Here’s oldie but goodie ( https://sfstandard.com/2025/01/23/san-francisco-residents-losing-neighborhood-pharmacies/) showing how government interference screws up businesses not once but three times leading closure of 12 Walgreens stores and causing two neighborhoods to lose their last pharmacy and access to prescription drugs. While there is plenty of blame to go around within pharmaceutical industry, they are regulated by the government to a much higher level than other industries. Let’s dig into the three points made in the article and add some commentary on government interference:
- Proposition 47 reduced thefts under $950 in value from felony (jailtime) to misdemeanor (citation). Guess what happened? Pharmacies lost money from increase retail theft. Then when, they put items under locked glass cases, they lost more money from consumers who didn’t want to deal with those restrictions.

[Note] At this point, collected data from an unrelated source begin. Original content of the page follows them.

$ cat flow/design.v
module ALU(
    src1_i,
	src2_i,
	ctrl_i,
	result_o,
	zero_o
	);
input  [32-1:0]  src1_i;
input  [32-1:0]	 src2_i;
input  [4-1:0]   ctrl_i;
output [32-1:0]	 result_o;
output           zero_o;
reg    [32-1:0]  result_o;
wire             zero_o;
assign zero_o = result_o;
always @(ctrl_i, src1_i, src2_i) begin
	case(ctrl_i)
		0: result_o <= src1_i & src2_i;                          
		1: result_o <= src1_i | src2_i;                          
		2: result_o <= src1_i + src2_i;                          
		3: result_o[4:0] <= 5'b11111;                           
		5: result_o <= (src1_i < src2_i) ? 1 : 0;                
		6: result_o <= src1_i - src2_i;                          
		7: result_o <= (src1_i < src2_i) ? 1 : 0;                
		8: result_o <= src1_i + src2_i;                          
		10: result_o <=(src1_i == src2_i) ? 1 : 0;               
		default: result_o <= 0;
	endcase
end
endmodule
## /design/flow/constraint.sdc

```tcl
current_design Adder

set clk_period 18.1
set clk_io_pct 0.2

create_clock -name clk0 -period $clk_period

set non_clock_inputs [all_inputs -no_clocks]
set_input_delay [expr $clk_period * $clk_io_pct] -clock clk0 $non_clock_inputs
set_output_delay [expr $clk_period * $clk_io_pct] -clock clk0 [all_outputs]
```

## /design/flow/design.v

```verilog
module Adder(
    src1_i,
	src2_i,
	sum_o
	);
input  [32-1:0]  src1_i;
input  [32-1:0]	 src2_i;
output [32-1:0]	 sum_o;
wire    [32-1:0]	 sum_o;
   assign sum_o = src1_i + src2_i;
endmodule
```

## /design/flow/run.sh

```bash
#!/bin/bash
# OpenROAD 26Q1-2900-gdf79404cd8, Yosys 0.63+post, stock flow scripts
make -C /OpenROAD-flow-scripts/flow DESIGN_CONFIG=/design/flow/config.mk WORK_HOME=/design/flow/orfs finish
```

## /design/flow/config.mk

```make
export PLATFORM = sky130hd
export DESIGN_NAME = Adder
export DESIGN_NICKNAME = Adder
export VERILOG_FILES = /design/flow/design.v
export SDC_FILE = /design/flow/constraint.sdc
export NUM_CORES = 4
export LEC_CHECK = 1
export CORE_AREA = 10 10 94 94
export DIE_AREA = 0 0 104 104
```

==> metrics.log <==
[flow] collecting metrics
INFO  metric run_status = completed
INFO  metric worstPathArrival = 6580 ps
INFO  metric hold_violations = 0
INFO  metric synthTopCellsByArea = sky130_fd_sc_hd__ha_1 22%, sky130_fd_sc_hd__a21oi_1 8.3%, sky130_fd_sc_hd__a21o_1 8.2%
INFO  metric ys_warn_count = 0
INFO  metric die_w = 104 um
INFO  metric grt_antenna_before_repair = 0
INFO  metric whs_path_depth = 3
INFO  metric max_slew_headroom_at_the_worst_pin = 64.4%
INFO  metric crit_path_end_kind = output pin
INFO  metric critPathMaxFanout = 4
INFO  metric grt_usage = 10.2%
INFO  metric fill_cells = 708
INFO  metric yosys-stat-area = 1740 sq um
INFO  metric num_rows = 30
INFO  metric post_synth_num_cell_types = 50
INFO  metric first_global_vias = 2035
INFO  metric timing.critical_path.cells = clkdlybuf4s50_1 -> ha_1 -> fa_1 -> a21o_1 -> a31o_2 -> nand3_1 -> o221ai_1 -> a311oi_1 -> o21bai_1 -> xor2_1 -> clkdlybuf4s50_1
INFO  metric post-place-ws = 7890 ps
INFO  metric drt_wl_total = 5.81 mm
INFO  metric cpLargestDelayFamily = AND-OR/OR-AND gates
INFO  metric setup_total_negative_slack = 0 ps
INFO  metric critical_path.most_common_cell = sky130_fd_sc_hd__clkdlybuf4s50_1
INFO  metric power_density = 38.3 nW/um^2
INFO  metric post-route-worst-setup-slack = 7900 ps
INFO  metric timing.critical_path.buf_inv = 2
INFO  metric routed_wire_length_per_instance = 13.8 um
INFO  metric grt_pass1_wl = 9.67 mm
INFO  metric globalplace.congestion = 0.819
INFO  metric first_pass_iters = 6
INFO  metric stage_log_warnings = 32
INFO  metric dp_hpwl = 5.17 mm
INFO  metric area_growth = 59.5%
INFO  metric port_buffers = 96
INFO  metric ir_worst_vdd = 16.0 uV
INFO  metric dp_cells = 422
INFO  metric ios = 96
INFO  metric layout.sequential_cells = 0
INFO  metric core-area = 6830 sq um
INFO  metric finalSetupViolations = 0
INFO  metric synth-cells-yosys = 241
INFO  metric clock_buffers = 0
INFO  metric postCtsHoldBufs = 0
INFO  metric synth.cell_area = 1740 sq um
INFO  metric path_class = in -> out
INFO  metric die-area = 10800 sq um
INFO  metric synth_largest_type_area_fraction = 22.2%
INFO  metric crit_cells = 11
INFO  metric hp-class = in -> out
INFO  metric rsz0062_at_grt = false
INFO  metric fmax = 0.0981 GHz
INFO  metric startpoint_kind_of_the_worst_setup_timing_path = input port
INFO  metric cpPeakStageDelay = 490 ps
INFO  metric final.period_utilization = 56.3%
INFO  metric remaining_drc_errors = 0
INFO  metric drt_first_iter_violations = 80
INFO  metric cts_resized = 0
INFO  metric drv.max_cap_violation_count = 0
INFO  metric final_ant_viol_nets = 0
INFO  metric insertedDiodeCount = 0
INFO  metric sequential_cell_area = 0 sq um
INFO  metric power_leakage = 1.18 nW
INFO  metric via_count_of_the_routed_design = 2077
INFO  metric syn-instance-count = 241
INFO  metric post_synth.cell_area_avg = 7.24 sq um
INFO  metric timing_max_transition_violations_final = 0
INFO  metric die_h = 104 um
INFO  metric initial_core_util = 25.5%
INFO  metric viasPerCell = 4.92
INFO  metric drive_gt1_share = 3.07%
INFO  metric post_cts_buffers = 0
INFO  metric period_needed = 10200 ps
INFO  metric grt.overflow.total = 0
INFO  metric post-synth-top-area-cell = sky130_fd_sc_hd__ha_1
INFO  metric tightest_slew = 521 ps
INFO  metric cp_slowest_cell = sky130_fd_sc_hd__clkdlybuf4s50_1
INFO  metric fin_cells = 422
INFO  metric cp_data_required_time = 14480 ps
INFO  metric grt_start_max_net_pins = 11
INFO  metric yosys.stat.seqShare = 0%
--- flow/design.v ---
module alu(
	input  wire [2:0]  op,
	input  wire [15:0] arg_a,
	input  wire [15:0] arg_b,
	output reg  [15:0] out,
	output reg         carry,
	output reg         zero);
	reg [16:0] add_out;
	always_comb begin
		carry = 0;
		case(op)
			3'b000: begin
				add_out = arg_a + arg_b;
				out = add_out[15:0];
				carry = (add_out >> 16 == 17'h00001);
			end
			3'b001: begin
				out = arg_a - arg_b;
				if(~arg_a[15] & arg_b[15])
					carry = 0;
				else if(arg_a[15] & ~arg_b[15])
					carry = 1;
				else
					carry = arg_b > arg_a;
			end
			3'b010: begin
				out = arg_a & arg_b;
			end
			3'b011: begin
				out = arg_a | arg_b;
			end
			3'b100: begin
				out = ~arg_a;
			end
			3'b101: begin
				out = arg_a ^ arg_b;
			end
			3'b110: begin
				out = (arg_a << arg_b);
			end
			3'b111: begin
				out = (arg_a >> arg_b);
			end
		endcase
		zero = (out == 0);
	end
endmodule
==> ./run.sh <==
#!/bin/bash
# OpenROAD 26Q1-2900-gdf79404cd8, Yosys 0.63+post, stock flow scripts
make -C /OpenROAD-flow-scripts/flow DESIGN_CONFIG=/design/flow/config.mk WORK_HOME=/design/flow/orfs finish
==> ./config.mk <==
export PLATFORM = sky130hd
export DESIGN_NAME = rf
export DESIGN_NICKNAME = rf
export VERILOG_FILES = /design/flow/design.v
export SDC_FILE = /design/flow/constraint.sdc
export NUM_CORES = 4
export LEC_CHECK = 1
export CORE_UTILIZATION = 50
==> ./constraint.sdc <==
current_design rf

set clk_period 4.6
set clk_io_pct 0.2

create_clock -name clk0 -period $clk_period [get_ports {clk}]

set non_clock_inputs [all_inputs -no_clocks]
set_input_delay [expr $clk_period * $clk_io_pct] -clock clk0 $non_clock_inputs
set_output_delay [expr $clk_period * $clk_io_pct] -clock clk0 [all_outputs]
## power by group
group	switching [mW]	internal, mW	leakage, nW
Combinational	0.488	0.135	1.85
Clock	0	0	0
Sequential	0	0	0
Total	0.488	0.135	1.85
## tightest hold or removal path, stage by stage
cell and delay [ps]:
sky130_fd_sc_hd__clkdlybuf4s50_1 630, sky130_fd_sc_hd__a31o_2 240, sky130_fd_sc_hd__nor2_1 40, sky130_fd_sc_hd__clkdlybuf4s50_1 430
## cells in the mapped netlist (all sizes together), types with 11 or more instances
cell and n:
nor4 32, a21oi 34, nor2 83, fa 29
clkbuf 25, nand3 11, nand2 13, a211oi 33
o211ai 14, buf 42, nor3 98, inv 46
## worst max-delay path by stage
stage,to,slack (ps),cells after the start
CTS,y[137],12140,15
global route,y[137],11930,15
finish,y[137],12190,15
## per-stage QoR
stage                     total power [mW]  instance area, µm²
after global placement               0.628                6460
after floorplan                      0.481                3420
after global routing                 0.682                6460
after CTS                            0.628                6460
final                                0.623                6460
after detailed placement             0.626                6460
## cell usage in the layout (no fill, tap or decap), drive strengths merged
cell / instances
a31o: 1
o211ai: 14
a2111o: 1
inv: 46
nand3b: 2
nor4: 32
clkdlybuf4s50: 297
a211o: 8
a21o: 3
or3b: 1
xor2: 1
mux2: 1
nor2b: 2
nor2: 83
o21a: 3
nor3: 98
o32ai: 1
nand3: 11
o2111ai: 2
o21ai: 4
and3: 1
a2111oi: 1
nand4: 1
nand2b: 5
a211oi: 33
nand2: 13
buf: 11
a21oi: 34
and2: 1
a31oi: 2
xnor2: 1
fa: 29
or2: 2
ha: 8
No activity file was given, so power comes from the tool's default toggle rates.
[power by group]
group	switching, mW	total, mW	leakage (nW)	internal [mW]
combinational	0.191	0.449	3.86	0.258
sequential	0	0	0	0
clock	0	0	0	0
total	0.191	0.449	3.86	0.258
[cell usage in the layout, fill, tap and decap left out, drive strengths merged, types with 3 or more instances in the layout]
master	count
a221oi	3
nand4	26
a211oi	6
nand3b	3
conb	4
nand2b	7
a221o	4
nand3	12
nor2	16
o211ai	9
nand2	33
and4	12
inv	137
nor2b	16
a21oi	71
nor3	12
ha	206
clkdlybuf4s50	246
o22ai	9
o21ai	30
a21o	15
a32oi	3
===== design.v =====
package Constants;
  parameter VGA_HEIGHT = 9'd480;
  parameter VGA_WIDTH = 10'd640;
  parameter BACKGROUND_VGA_R = 8'h00;
  parameter BACKGROUND_VGA_G = 8'h00;
  parameter BACKGROUND_VGA_B = 8'h00;
  parameter GAME_OVER_VGA_R = 8'hff;
  parameter GAME_OVER_VGA_G = 8'h00;
  parameter GAME_OVER_VGA_B = 8'h00;
  parameter BIRD_CLOCK_SCALE = 16;
  parameter BIRD_DEFAULT_HEIGHT = 9'd450;
  parameter BIRD_DEFAULT_DISTANCE = 10'd80;
  parameter BIRD_MIN_HEIGHT = 9'd20;
  parameter BIRD_MAX_HEIGHT = VGA_HEIGHT - BIRD_MIN_HEIGHT;
  parameter BIRD_VGA_HEIGHT = 9'd40;
  parameter BIRD_VGA_WIDTH = 10'd40;
  parameter BIRD_VGA_X_MIN = 10'd60;
  parameter BIRD_VGA_X_MAX = 10'd100;
  parameter BIRD_VGA_R = 8'hff;
  parameter BIRD_VGA_G = 8'hff;
  parameter BIRD_VGA_B = 8'h0f;
  parameter OBSTACLE_CLOCK_SCALE = 17;
  parameter OBSTACLE_MIN_HEIGHT = 9'd80;
  parameter OBSTACLE_MAX_HEIGHT = 9'd120;
  parameter OBSTACLE_MAX_DISTANCE = 10'd720;
  parameter OBSTACLE_MIN_GAP_HEIGHT = 9'd160;
  parameter OBSTACLE_MAX_GAP_HEIGHT = 9'd300;
  parameter OBSTACLE_VGA_WIDTH = 10'd80;
  parameter OBSTACLE_VGA_R = 8'h03;
  parameter OBSTACLE_VGA_G = 8'hff;
  parameter OBSTACLE_VGA_B = 8'h0f;
  parameter OBSTACLE0_INITIAL_HEIGHT = 9'd90;
  parameter OBSTACLE0_INITIAL_DISTANCE = 10'd240;
  parameter OBSTACLE0_INITIAL_GAP_HEIGHT = 9'd380;
  parameter OBSTACLE1_INITIAL_HEIGHT = 9'd180;
  parameter OBSTACLE1_INITIAL_DISTANCE = 10'd480;
  parameter OBSTACLE1_INITIAL_GAP_HEIGHT = 9'd200;
  parameter OBSTACLE2_INITIAL_HEIGHT = 9'd270;
  parameter OBSTACLE2_INITIAL_DISTANCE = 10'd720;
  parameter OBSTACLE2_INITIAL_GAP_HEIGHT = 9'd210;
endpackage: Constants
module CollisionDetector(
    bird_x_min, bird_x_max, bird_y_min, bird_y_max,
    obs0_x_min, obs0_x_max,
    obs0_bottom_y_min, obs0_bottom_y_max, obs0_top_y_min, obs0_top_y_max,
    obs1_x_min, obs1_x_max,
    obs1_bottom_y_min, obs1_bottom_y_max, obs1_top_y_min, obs1_top_y_max,
    obs2_x_min, obs2_x_max,
    obs2_bottom_y_min, obs2_bottom_y_max, obs2_top_y_min, obs2_top_y_max,
    collision);
  input logic [9:0] bird_x_min, bird_x_max;
  input logic [8:0] bird_y_min, bird_y_max;
  input logic [9:0] obs0_x_min, obs0_x_max;
  input logic [8:0] obs0_bottom_y_min, obs0_bottom_y_max;
  input logic [8:0] obs0_top_y_min, obs0_top_y_max;
  input logic [9:0] obs1_x_min, obs1_x_max;
  input logic [8:0] obs1_bottom_y_min, obs1_bottom_y_max;
  input logic [8:0] obs1_top_y_min, obs1_top_y_max;
  input logic [9:0] obs2_x_min, obs2_x_max;
  input logic [8:0] obs2_bottom_y_min, obs2_bottom_y_max;
  input logic [8:0] obs2_top_y_min, obs2_top_y_max;
  output logic collision;
  assign collision = (
      (bird_x_max >= obs0_x_min && bird_x_min <= obs0_x_max
       && (bird_y_max >= obs0_bottom_y_min || bird_y_min <= obs0_top_y_max))
      || (bird_x_max >= obs1_x_min && bird_x_min <= obs1_x_max
          && (bird_y_max >= obs1_bottom_y_min || bird_y_min <= obs1_top_y_max))
      || (bird_x_max >= obs2_x_min && bird_x_min <= obs2_x_max
          && (bird_y_max >= obs2_bottom_y_min || bird_y_min <= obs2_top_y_max)));
endmodule: CollisionDetector
module CollisionDetector_testbench();
  logic [9:0] bird_x_min, bird_x_max;
  logic [8:0] bird_y_min, bird_y_max;
  logic [9:0] obs0_x_min, obs0_x_max;
  logic [8:0] obs0_bottom_y_min, obs0_bottom_y_max;
  logic [8:0] obs0_top_y_min, obs0_top_y_max;
  logic [9:0] obs1_x_min, obs1_x_max;
  logic [8:0] obs1_bottom_y_min, obs1_bottom_y_max;
  logic [8:0] obs1_top_y_min, obs1_top_y_max;
  logic [9:0] obs2_x_min, obs2_x_max;
  logic [8:0] obs2_bottom_y_min, obs2_bottom_y_max;
  logic [8:0] obs2_top_y_min, obs2_top_y_max;
  logic collision;
  CollisionDetector dut(
      .bird_x_min, .bird_x_max, .bird_y_min, .bird_y_max,
      .obs0_x_min, .obs0_x_max,
      .obs0_bottom_y_min, .obs0_bottom_y_max, .obs0_top_y_min, .obs0_top_y_max,
      .obs1_x_min, .obs1_x_max,
      .obs1_bottom_y_min, .obs1_bottom_y_max, .obs1_top_y_min, .obs1_top_y_max,
      .obs2_x_min, .obs2_x_max,
      .obs2_bottom_y_min, .obs2_bottom_y_max, .obs2_top_y_min, .obs2_top_y_max,
      .collision);
  initial begin
    obs0_x_min = 10'd8; obs0_x_max = 10'd9;
    obs0_bottom_y_min = 9'd5; obs0_bottom_y_max = 9'd7;
    obs0_top_y_min = 9'd0; obs0_top_y_max = 9'd2;
    obs1_x_min = 10'd13; obs1_x_max = 10'd14;
    obs1_bottom_y_min = 9'd5; obs1_bottom_y_max = 9'd7;
    obs1_top_y_min = 9'd0; obs1_top_y_max = 9'd3;
    obs2_x_min = 10'd18; obs2_x_max = 10'd19;
    obs2_bottom_y_min = 9'd4; obs2_bottom_y_max = 9'd7;
    obs2_top_y_min = 9'd0; obs2_top_y_max = 9'd1;
    bird_x_min = 10'd0; bird_x_max = 10'd1; bird_y_min = 9'd1; bird_y_max = 9'd2; #10;
    bird_x_min = 10'd7; bird_x_max = 10'd8; bird_y_min = 9'd6; bird_y_max = 9'd7; #10;
    bird_x_min = 10'd13; bird_x_max = 10'd14; bird_y_min = 9'd1; bird_y_max = 9'd2; #10;
    bird_x_min = 10'd18; bird_x_max = 10'd19; bird_y_min = 9'd5; bird_y_max = 9'd6; #10;
    bird_x_min = 10'd0; bird_x_max = 10'd1; bird_y_min = 9'd1; bird_y_max = 9'd2; #10;
    bird_x_min = 10'd8; bird_y_max = 10'd9; bird_y_min = 9'd4; bird_y_max = 9'd4; #10;
    bird_x_min = 10'd0; bird_x_max = 10'd1; bird_y_min = 9'd0; bird_y_max = 9'd1; #10;
    bird_x_min = 10'd0; bird_x_max = 10'd1; bird_y_min = 9'd6; bird_y_max = 9'd7; #10;
  end
endmodule

===== run.sh =====
#!/bin/bash
# OpenROAD 26Q1-2900-gdf79404cd8, Yosys 0.63+post, stock flow scripts
make -C /OpenROAD-flow-scripts/flow DESIGN_CONFIG=/design/flow/config.mk WORK_HOME=/design/flow/orfs finish

===== config.mk =====
export PLATFORM = sky130hd
export DESIGN_NAME = CollisionDetector
export DESIGN_NICKNAME = CollisionDetector
export VERILOG_FILES = /design/flow/design.v
export SDC_FILE = /design/flow/constraint.sdc
export NUM_CORES = 4
export LEC_CHECK = 1
export CORE_UTILIZATION = 30

===== constraint.sdc =====
current_design CollisionDetector

set clk_period 5.1
set clk_io_pct 0.2

create_clock -name clk0 -period $clk_period

set non_clock_inputs [all_inputs -no_clocks]
set_input_delay [expr $clk_period * $clk_io_pct] -clock clk0 $non_clock_inputs
set_output_delay [expr $clk_period * $clk_io_pct] -clock clk0 [all_outputs]

==> results.toml <==
# generated from flow reports
[yosys]
ys_types = 33
synthDominantCellAreaShare_pct = 51.4
yosysWarnings = 0
ys_chip_area_um2 = 2770
ys_top_cells_by_area = "ha_1 51%, inv_1 15%, a21o_1 6.5%"
ys_seq_share_pct = 0
top_area_cell = "ha_1"
avgSynthCellArea_um2 = 7.48
syn_inst = 371
synth_area_um2 = 2770
yosysCellCount = 371

[flow_run]
warnings = 86
drv_cap = 0

[global_route]
grt_pass1_wl_um = 13200
antenna_found_initial = 0
grt_pass1_vias = 2942
grt_use_total_pct = 16.7
gr-total-overflow = 0
grt_max_degree = 5

[worst_setup_path]
path_max_fanout = 3
start_kind = "input pin"
path_class = "in2out"
worstPathArrival_ps = 3530
worstSetupEndpointType = "primary output"
crit_required_ps = 4080

[clock_network]
postCtsHoldBufs = 0
cts-resized-gates = 0
postCtsSetupBuffers = 0

[final_layout]
drive_gt1_share_pct = 0.573
nFillCells = 841
logic_area_um2 = 2360
most-common-layout-cells = "153 x clkdlybuf4s50_1, 114 x ha_1, 110 x inv_1"
area_growth_syn_to_layout_pct = 60.1
clkbuf_count = 0
flops = 0
final_util_pct = 50.2
lay_top_count = "clkdlybuf4s50_1"
regArea_um2 = 0

[sta]
slew_violations = 0
fmax_ghz = 0.220
setup_viol = 0
setup_tns_ps = 0
period_used_pct = 89.2
worstMarginPinSlew_ps = 400
rsz0062_at_grt = "no"
period_needed_ps = 4550
hold_viol = 0
slew_headroom_pct = 72.6

[die]
die_y_um = 98.2
rows = 34
core_um2 = 8850
dieArea_um2 = 9640
fp.dieW_um = 98.2
ios = 207
initCoreUtil_pct = 31.3

[routing]
diodes = 0
viasPerCell = 4.61
vias = 2915
firstDrtPassIters = 15
drcViolationCount = 0
detail_route.iter0.violations = 66
wl_per_cell_um = 12.4
postRouteAntennaNets = 0
postRouteWirelength_um = 7830

[worst_hold_path]
hp-class = "in2out"
min_path_cells = 7
hp-start = "obs0_x_max[9]"
whs_endpoint = "collision"

[placement]
dp_hpwl_um = 7320
gp_congestion = 0.891
port_buffers = 153

[outcome]
status = "complete, no violations"

[pwr]
powerDensity_nw_per_um2 = 73.1
ir_drop_v = 0.0000351
p_leak_nw = 2.44
## per-stage QoR
stage	area, µm²	hold WS (ps)	setup WS [ps]	power [W]	instances
global placement	4440	3370	553	0.000322	632
CTS	4440	3370	547	0.000329	632
global route	4440	3410	479	0.000371	632
finish	4440	3350	553	0.000324	632
floorplan	2770	2360	1750	0.000153	371
detailed placement	4440	3360	542	0.000327	632
## worst max path at each step
stage	slack [ps]	to	start	depth (start not counted)
after CTS	550	collision	bird_x_min[7]	8
after global routing	480	collision	bird_x_min[7]	8
final	550	collision	bird_x_min[7]	8
## power by group
part | switching, W | internal (W) | leakage, nW
Sequential | 0 | 0 | 0
Clock | 0 | 0 | 0
Combinational | 0.000127 | 0.000197 | 2.44
## worst max-delay path: stages
cell and delay (ps):
clkdlybuf4s50_1 490, ha_1 350, a211oi_2 210, nor2_1 80, o41a_1 420, a311o_1 340, o311ai_1 70, clkdlybuf4s50_1 540
## Yosys cell counts (6+ instances only)
master,instances
nand2_1,7
inv_1,110
a21o_1,24
ha_1,114
o21ai_0,10
a211oi_1,6
a21oi_1,26
nand3_1,8
nor2_1,8
nand4_1,12
nand2b_1,6
## cell type report
type	instances	share of cell area, %
timing repair buffer	153	34.5
multi-input combinational	261	53.2
inverter	110	9.30
tap	108	3.04
## per-layer routing
layer | GRT usage (%) | vias up | routed length [µm]
li1 | - | 1610 | -
met1 | 23.0 | 1204 | 3650
met2 | 29.6 | 99 | 3570
met3 | 2.18 | 2 | 592
met4 | 0.344 | 0 | 14
met5 | 0 | - | 0
## cells by family (layout without fill, tap and decap cells)
group / Yosys count / after routing / synth area share [%]
simple gates: 53 / 53 / 10.4
fa+ha+maj: 114 / 114 / 51.4
buf+inv: 110 / 263 / 14.9
compound gates: 94 / 94 / 23.3
No activity file was given, so power comes from the tool's default toggle rates.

- Pharmacies got squeezed by low ball reimbursements from insurance and the so-called Pharmacy Benefit Managers (PBMs), who control pricing of prescription drugs. A big driver was the federal government enacting polices to make insurance behave more like social welfare to cover prescriptions, rather one-time less predictive events like accidents or diseases. Specifically, the Affordability Care Act of 2010 (aka Obamacare) expanded Medicaid and increased influence of the PBMs. The insurance companies adjusted with lower payments to pharmacies partly driven by the need to cover more people while charging them a lower (or no) insurance premium rate. Couple this change with fewer people using cash (since adults were “forced” to get insurance under Obamacare or pay a tax) and more expensive drugs, and voila, PBMs become more popular to handle more people and higher costs. Regardless of the potential social benefit, that doesn’t change the negative impact of these policies on pharmacies in San Francisco as seen by the closures.
- While some pharmacies deserve their share of the blame for not better preventing the opoid crisis, the government should have better understood the risks and behaviors of addiction. It’s their job (specifically the Federal Drug Administration) to challenge pharmaceutical companies. Oxycontin pills were falsely believed to be less addictive because they were designed to be time-released medication as the pill was digested (See December 1995 timeline at https://www.fda.gov/drugs/food-and-drug-administration-overdose-prevention-framework/timeline-selected-fda-activities-and-significant-events-addressing-substance-use-and-overdose). The federal government naively failed to realize that people would crush up the pills and snort them in one go.
So where does this leave San Francisco. Not in a good place. The most likely solutions ironically (tragically?) rely on the San Fran and California state government. First, do your job and set laws that deter criminals from theft and prosecute those who commit theft. Second, figure out how to deal with PBMs, like other states have.
California recently passed Bill 41 to reshape PBM rules as of January 1, 2026 (https://www.jdsupra.com/legalnews/california-senate-bill-41-reshapes-pbm-2960751/#:~:text=Executive%20Summary,provisions%20phasing%20in%20through%202029). Only time will tell how much that will, but don’t your hold breath on pharmacies coming back anytime soon….good thing CVS offers direct mail….enjoy San Franciscans!